### src/rtl/bcd_ctr_pkg.sv
package bcd_ctr_pkg;

    localparam int DIGIT_TOP = 9;
    localparam int DIGIT_W   = $clog2(DIGIT_TOP + 1);

    typedef logic [DIGIT_W-1:0] digit_t;

    typedef enum logic {
        DIR_UP   = 1'b0,
        DIR_DOWN = 1'b1
    } dir_e;

    // Active-high view of the control pins
    typedef struct packed {
        logic   load;
        logic   step;
        dir_e   dir;
        digit_t data;
    } ctl_t;

    // Upward step; anything at or above the top returns to zero
    function automatic digit_t step_up(digit_t d);
        return (d >= digit_t'(DIGIT_TOP)) ? '0 : d + digit_t'(1);
    endfunction

    // Downward step; zero and any illegal code return to the top
    function automatic digit_t step_down(digit_t d);
        return (d == '0 || d > digit_t'(DIGIT_TOP)) ? digit_t'(DIGIT_TOP)
                                                    : d - digit_t'(1);
    endfunction

endpackage

### src/rtl/bcd_ctl_decode.sv
module bcd_ctl_decode
    import bcd_ctr_pkg::*;
(
    input  logic   load_n,
    input  digit_t load_val,
    input  logic   cnt_en_n,
    input  logic   dir_down,
    output ctl_t   ctl
);
    always_comb begin
        ctl.load = ~load_n;
        ctl.step = ~cnt_en_n;
        ctl.dir  = dir_down ? DIR_DOWN : DIR_UP;
        ctl.data = load_val;
    end
endmodule

### src/rtl/bcd_next.sv
module bcd_next
    import bcd_ctr_pkg::*;
(
    input  ctl_t   ctl,
    input  digit_t cur,
    output digit_t nxt
);
    always_comb begin
        if (ctl.load)
            nxt = ctl.data;
        else if (ctl.step)
            nxt = (ctl.dir == DIR_DOWN) ? step_down(cur) : step_up(cur);
        else
            nxt = cur;
    end
endmodule

### src/rtl/bcd_term_gate.sv
module bcd_term_gate
    import bcd_ctr_pkg::*;
(
    input  logic   clk,
    input  ctl_t   ctl,
    input  digit_t cur,
    output logic   at_limit,
    output logic   ripple_n
);
    always_comb begin
        if (ctl.dir == DIR_DOWN)
            at_limit = (cur == '0);
        else
            at_limit = (cur == digit_t'(DIGIT_TOP));
        ripple_n = ~(ctl.step & at_limit & ~clk);
    end
endmodule

### src/rtl/bcd_updown_ctr.sv
module bcd_updown_ctr
    import bcd_ctr_pkg::*;
(
    input  logic               clk,
    input  logic               rst,
    input  logic               load_n,
    input  logic [DIGIT_W-1:0] load_val,
    input  logic               cnt_en_n,
    input  logic               dir_down,
    output logic [DIGIT_W-1:0] count,
    output logic               max_min,
    output logic               ripple_n
);
    ctl_t   ctl;
    digit_t cur_q;
    digit_t nxt;

    bcd_ctl_decode u_decode (
        .load_n   (load_n),
        .load_val (load_val),
        .cnt_en_n (cnt_en_n),
        .dir_down (dir_down),
        .ctl      (ctl)
    );

    bcd_next u_next (
        .ctl (ctl),
        .cur (cur_q),
        .nxt (nxt)
    );

    bcd_term_gate u_term (
        .clk      (clk),
        .ctl      (ctl),
        .cur      (cur_q),
        .at_limit (max_min),
        .ripple_n (ripple_n)
    );

    always_ff @(posedge clk) begin
        if (rst) cur_q <= '0;
        else     cur_q <= nxt;
    end

    assign count = cur_q;

    AST_UP_STEP: assert property (@(posedge clk) disable iff (rst)
        (load_n && !cnt_en_n && !dir_down && count < digit_t'(DIGIT_TOP))
        |=> count == $past(count) + digit_t'(1));

    AST_UP_WRAP: assert property (@(posedge clk) disable iff (rst)
        (load_n && !cnt_en_n && !dir_down && count == digit_t'(DIGIT_TOP))
        |=> count == '0);

    AST_DOWN_STEP: assert property (@(posedge clk) disable iff (rst)
        (load_n && !cnt_en_n && dir_down && count != '0 && count <= digit_t'(DIGIT_TOP))
        |=> count == $past(count) - digit_t'(1));

    AST_DOWN_WRAP: assert property (@(posedge clk) disable iff (rst)
        (load_n && !cnt_en_n && dir_down && count == '0)
        |=> count == digit_t'(DIGIT_TOP));

    AST_HOLD_IDLE: assert property (@(posedge clk) disable iff (rst)
        (load_n && cnt_en_n) |=> $stable(count));

    AST_LOAD_WINS: assert property (@(posedge clk) disable iff (rst)
        !load_n |=> count == $past(load_val));

    AST_ILLEGAL_RECOVER: assert property (@(posedge clk) disable iff (rst)
        (load_n && !cnt_en_n && count > digit_t'(DIGIT_TOP))
        |=> count == (dir_down ? digit_t'(DIGIT_TOP) : '0) || $past(dir_down) != dir_down
            ? count == ($past(dir_down) ? digit_t'(DIGIT_TOP) : '0) : 1'b0);

    AST_STAY_LEGAL: assert property (@(posedge clk) disable iff (rst)
        (load_n && count <= digit_t'(DIGIT_TOP)) |=> count <= digit_t'(DIGIT_TOP));
endmodule
==> src/rtl/scl_field_decode.sv <==
module scl_field_decode
  import scl_timing_pkg::*;
(
  input  logic [DIV_LO_W-1:0] div_lo_i,
  input  logic [DIV_HI_W-1:0] div_hi_i,
  input  div_t                low_div_i,
  input  logic                low_en_i,
  output div_cfg_t            cfg_o
);

  always_comb begin
    cfg_o.n      = {div_hi_i, div_lo_i};
    cfg_o.m      = low_div_i;
    cfg_o.low_en = low_en_i;
  end

endmodule

==> src/rtl/scl_in_sync.sv <==
module scl_in_sync #(
  parameter int STAGES = 2
) (
  input  logic clk,
  input  logic rst_n,
  input  logic scl_i,
  output logic scl_hi_o
);

  logic [STAGES-1:0] sr;

  generate
    for (genvar k = 0; k < STAGES; k++) begin : g_stage
      if (k == 0) begin : g_first
        always_ff @(posedge clk or negedge rst_n) begin
          if (!rst_n) sr[0] <= 1'b1;
          else        sr[0] <= scl_i;
        end
      end else begin : g_next
        always_ff @(posedge clk or negedge rst_n) begin
          if (!rst_n) sr[k] <= 1'b1;
          else        sr[k] <= sr[k-1];
        end
      end
    end
  endgenerate

  assign scl_hi_o = sr[STAGES-1];

endmodule

==> src/rtl/scl_phase_ctrl.sv <==
module scl_phase_ctrl
  import scl_timing_pkg::*;
#(
  parameter int FILT_LAT    = 15,
  parameter int SYNC_STAGES = 2
) (
  input  logic     clk,
  input  logic     rst_n,
  input  logic     run_i,
  input  div_cfg_t cfg_i,
  input  logic     scl_hi_i,
  output logic     drive_low_o,
  output logic     tick_fall_o,
  output logic     tick_rise_o,
  output logic     tick_sample_o
);

  phase_e ph;
  cnt_t   cnt;
  cnt_t   half_q;

  // named internal events
  logic phase_done;
  logic start_low;
  logic start_high;
  cnt_t low_load;
  cnt_t high_load;

  assign phase_done = (cnt == '0);
  assign low_load   = low_total(cfg_i, FILT_LAT) - cnt_t'(1);
  assign high_load  = high_counted(cfg_i.n, FILT_LAT, SYNC_STAGES) - cnt_t'(1);
  assign start_low  = ((ph == PH_IDLE) && run_i) ||
                      ((ph == PH_HIGH) && phase_done && run_i);
  assign start_high = (ph == PH_WAIT) && scl_hi_i;

  assign tick_sample_o = (ph == PH_HIGH) && (cnt == half_q);

  always_ff @(posedge clk or negedge rst_n) begin
    if (!rst_n) begin
      ph          <= PH_IDLE;
      cnt         <= '0;
      half_q      <= '0;
      drive_low_o <= 1'b0;
      tick_fall_o <= 1'b0;
      tick_rise_o <= 1'b0;
    end else begin
      tick_fall_o <= 1'b0;
      tick_rise_o <= 1'b0;
      if (start_low) begin
        ph          <= PH_LOW;
        cnt         <= low_load;
        drive_low_o <= 1'b1;
        tick_fall_o <= 1'b1;
      end else begin
        unique case (ph)
          PH_IDLE: ;
          PH_LOW: begin
            if (phase_done) begin
              ph          <= PH_WAIT;
              drive_low_o <= 1'b0;
              tick_rise_o <= 1'b1;
            end else begin
              cnt <= cnt - cnt_t'(1);
            end
          end
          PH_WAIT: begin
            if (start_high) begin
              ph     <= PH_HIGH;
              cnt    <= high_load;
              half_q <= high_load >> 1;
            end
          end
          PH_HIGH: begin
            if (phase_done) ph  <= PH_IDLE;
            else            cnt <= cnt - cnt_t'(1);
          end
          default: ph <= PH_IDLE;
        endcase
      end
    end
  end

  // idle keeps the line released
  p_idle_released_r1: assert property (@(posedge clk) disable iff (!rst_n)
    (ph == PH_IDLE) |-> !drive_low_o);

  // the high counter steps down by one each cycle until done
  p_high_countdown_r3: assert property (@(posedge clk) disable iff (!rst_n)
    (ph == PH_HIGH && !phase_done) |=> (ph == PH_HIGH && cnt == $past(cnt) - cnt_t'(1)));

  // no drive while a released line still reads low
  p_stretch_hold_r6: assert property (@(posedge clk) disable iff (!rst_n)
    (ph == PH_WAIT && !scl_hi_i) |=> !drive_low_o);

  // fall tick marks the first driven cycle
  p_fall_tick_r8: assert property (@(posedge clk) disable iff (!rst_n)
    tick_fall_o |-> (drive_low_o && !$past(drive_low_o)));

  // rise tick marks the first released cycle
  p_rise_tick_r8: assert property (@(posedge clk) disable iff (!rst_n)
    tick_rise_o |-> (!drive_low_o && $past(drive_low_o)));

  // capture point only while released and seen high
  p_sample_high_r9: assert property (@(posedge clk) disable iff (!rst_n)
    tick_sample_o |-> (!drive_low_o && scl_hi_i));

  // at most one tick at a time
  p_tick_exclusive_r9: assert property (@(posedge clk) disable iff (!rst_n)
    $onehot0({tick_fall_o, tick_rise_o, tick_sample_o}));

endmodule
`src/rtl/spi_sema_pkg.sv`:
```
// Shared types for the buffer ownership semaphore.
// Assumes nothing; holds only encodings and event indices.
package spi_sema_pkg;
    typedef enum logic [1:0] {
        OWN_FREE    = 2'd0,
        OWN_CPU     = 2'd1,
        OWN_SLAVE   = 2'd2,
        OWN_HANDOFF = 2'd3
    } own_t;

    localparam int EVT_W   = 2;
    localparam int EVT_END = 0;
    localparam int EVT_ACQ = 1;
endpackage

```
`src/rtl/sema_owner_fsm.sv`:
```
// Ownership state machine: tracks who holds the buffers and emits
// one-cycle set pulses for the end and acquired events.
// Assumes strobes are sampled on the rising clock; any width is tolerated.
module sema_owner_fsm
    import spi_sema_pkg::*;
(
    input  logic clk,
    input  logic rst_n,
    input  logic acq,
    input  logic rel,
    input  logic cs,
    input  logic done,
    input  logic short_en,
    output own_t state,
    output logic set_acq,
    output logic set_end
);
    own_t nxt;

    // Next ownership and event pulses from current owner and inputs.
    always_comb begin
        nxt     = state;
        set_acq = 1'b0;
        set_end = 1'b0;
        unique case (state)
            OWN_FREE: begin
                if (acq) begin
                    nxt     = OWN_CPU;
                    set_acq = 1'b1;
                end else if (cs) begin
                    nxt = OWN_SLAVE;
                end
            end
            OWN_CPU: begin
                if (rel) begin
                    nxt = OWN_FREE;
                end else if (acq) begin
                    set_acq = 1'b1;
                end
            end
            OWN_SLAVE: begin
                if (done) begin
                    set_end = 1'b1;
                    if (acq || short_en) begin
                        nxt     = OWN_CPU;
                        set_acq = 1'b1;
                    end else begin
                        nxt = OWN_FREE;
                    end
                end else if (acq) begin
                    nxt = OWN_HANDOFF;
                end
            end
            OWN_HANDOFF: begin
                if (done) begin
                    set_end = 1'b1;
                    set_acq = 1'b1;
                    nxt     = OWN_CPU;
                end
            end
            default: nxt = OWN_FREE;
        endcase
    end

    // Ownership register.
    always_ff @(posedge clk) begin
        if (!rst_n) state <= OWN_FREE;
        else        state <= nxt;
    end
endmodule

```
`src/rtl/sema_evt_flags.sv`:
```
// Sticky event flags: each bit is set by hardware and cleared by software.
// A set in the same cycle as a clear leaves the bit set.
module sema_evt_flags #(
    parameter int W = 2
) (
    input  logic         clk,
    input  logic         rst_n,
    input  logic [W-1:0] set_i,
    input  logic [W-1:0] clr_i,
    output logic [W-1:0] flag_o
);
    for (genvar g = 0; g < W; g++) begin : g_flag
        // One sticky bit; set dominates clear.
        always_ff @(posedge clk) begin
            if (!rst_n)          flag_o[g] <= 1'b0;
            else if (set_i[g])   flag_o[g] <= 1'b1;
            else if (clr_i[g])   flag_o[g] <= 1'b0;
        end
    end
endmodule

```
`src/rtl/sema_irq_ctl.sv`:
```
// Interrupt enable mask with set/clear writes and the combined request.
// Assumes flag_i is registered upstream; irq is combinational from it.
module sema_irq_ctl #(
    parameter int W = 2
) (
    input  logic         clk,
    input  logic         rst_n,
    input  logic         set_wr,
    input  logic         clr_wr,
    input  logic [W-1:0] wdata,
    input  logic [W-1:0] flag_i,
    output logic [W-1:0] mask_o,
    output logic         irq_o
);
    logic [W-1:0] set_bits;
    logic [W-1:0] clr_bits;

    // Qualify write data by the write strobes.
    always_comb begin
        set_bits = set_wr ? wdata : '0;
        clr_bits = clr_wr ? wdata : '0;
    end

    // Mask register; clear wins over set for the same bit.
    always_ff @(posedge clk) begin
        if (!rst_n) mask_o <= '0;
        else        mask_o <= (mask_o | set_bits) & ~clr_bits;
    end

    // Request is any enabled, pending flag.
    always_comb irq_o = |(flag_i & mask_o);
endmodule

```
`src/rtl/spi_buf_sema.sv`:
```
// Top of the buffer ownership semaphore between the CPU and an SPI slave.
// Assumes a single clock domain; slave-side inputs are already synchronised.
module spi_buf_sema
    import spi_sema_pkg::*;
(
    input  logic             clk,
    input  logic             rst_n,
    input  logic             task_acquire,
    input  logic             task_release,
    input  logic             cs_active,
    input  logic             xfer_end,
    input  logic             short_end_acq,
    input  logic             clr_end_evt,
    input  logic             clr_acq_evt,
    input  logic             ie_set_wr,
    input  logic             ie_clr_wr,
    input  logic [EVT_W-1:0] ie_wdata,
    output logic [EVT_W-1:0] ie_mask,
    output logic [1:0]       own_state,
    output logic             evt_end,
    output logic             evt_acquired,
    output logic             slave_grant,
    output logic             irq
);
    own_t             state;
    logic             set_acq;
    logic             set_end;
    logic [EVT_W-1:0] evt_set;
    logic [EVT_W-1:0] evt_clr;
    logic [EVT_W-1:0] evt_flag;

    sema_owner_fsm u_fsm (
        .clk      (clk),
        .rst_n    (rst_n),
        .acq      (task_acquire),
        .rel      (task_release),
        .cs       (cs_active),
        .done     (xfer_end),
        .short_en (short_end_acq),
        .state    (state),
        .set_acq  (set_acq),
        .set_end  (set_end)
    );

    // Route event pulses and clear strobes into the flag vector.
    always_comb begin
        evt_set          = '0;
        evt_clr          = '0;
        evt_set[EVT_END] = set_end;
        evt_set[EVT_ACQ] = set_acq;
        evt_clr[EVT_END] = clr_end_evt;
        evt_clr[EVT_ACQ] = clr_acq_evt;
    end

    sema_evt_flags #(.W(EVT_W)) u_flags (
        .clk    (clk),
        .rst_n  (rst_n),
        .set_i  (evt_set),
        .clr_i  (evt_clr),
        .flag_o (evt_flag)
    );

    sema_irq_ctl #(.W(EVT_W)) u_irq (
        .clk    (clk),
        .rst_n  (rst_n),
        .set_wr (ie_set_wr),
        .clr_wr (ie_clr_wr),
        .wdata  (ie_wdata),
        .flag_i (evt_flag),
        .mask_o (ie_mask),
        .irq_o  (irq)
    );

    // Drive the port-level views of state and flags.
    always_comb begin
        own_state    = state;
        slave_grant  = (state == OWN_SLAVE) || (state == OWN_HANDOFF);
        evt_end      = evt_flag[EVT_END];
        evt_acquired = evt_flag[EVT_ACQ];
    end
endmodule

```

——

→ Directions for this task: Which lines should be output? Exactly those from the first line of the data through the line containing "the control pins", inclusive.

→ Problem solution:
### src/rtl/bcd_ctr_pkg.sv
package bcd_ctr_pkg;

    localparam int DIGIT_TOP = 9;
    localparam int DIGIT_W   = $clog2(DIGIT_TOP + 1);

    typedef logic [DIGIT_W-1:0] digit_t;

    typedef enum logic {
        DIR_UP   = 1'b0,
        DIR_DOWN = 1'b1
    } dir_e;

    // Active-high view of the control pins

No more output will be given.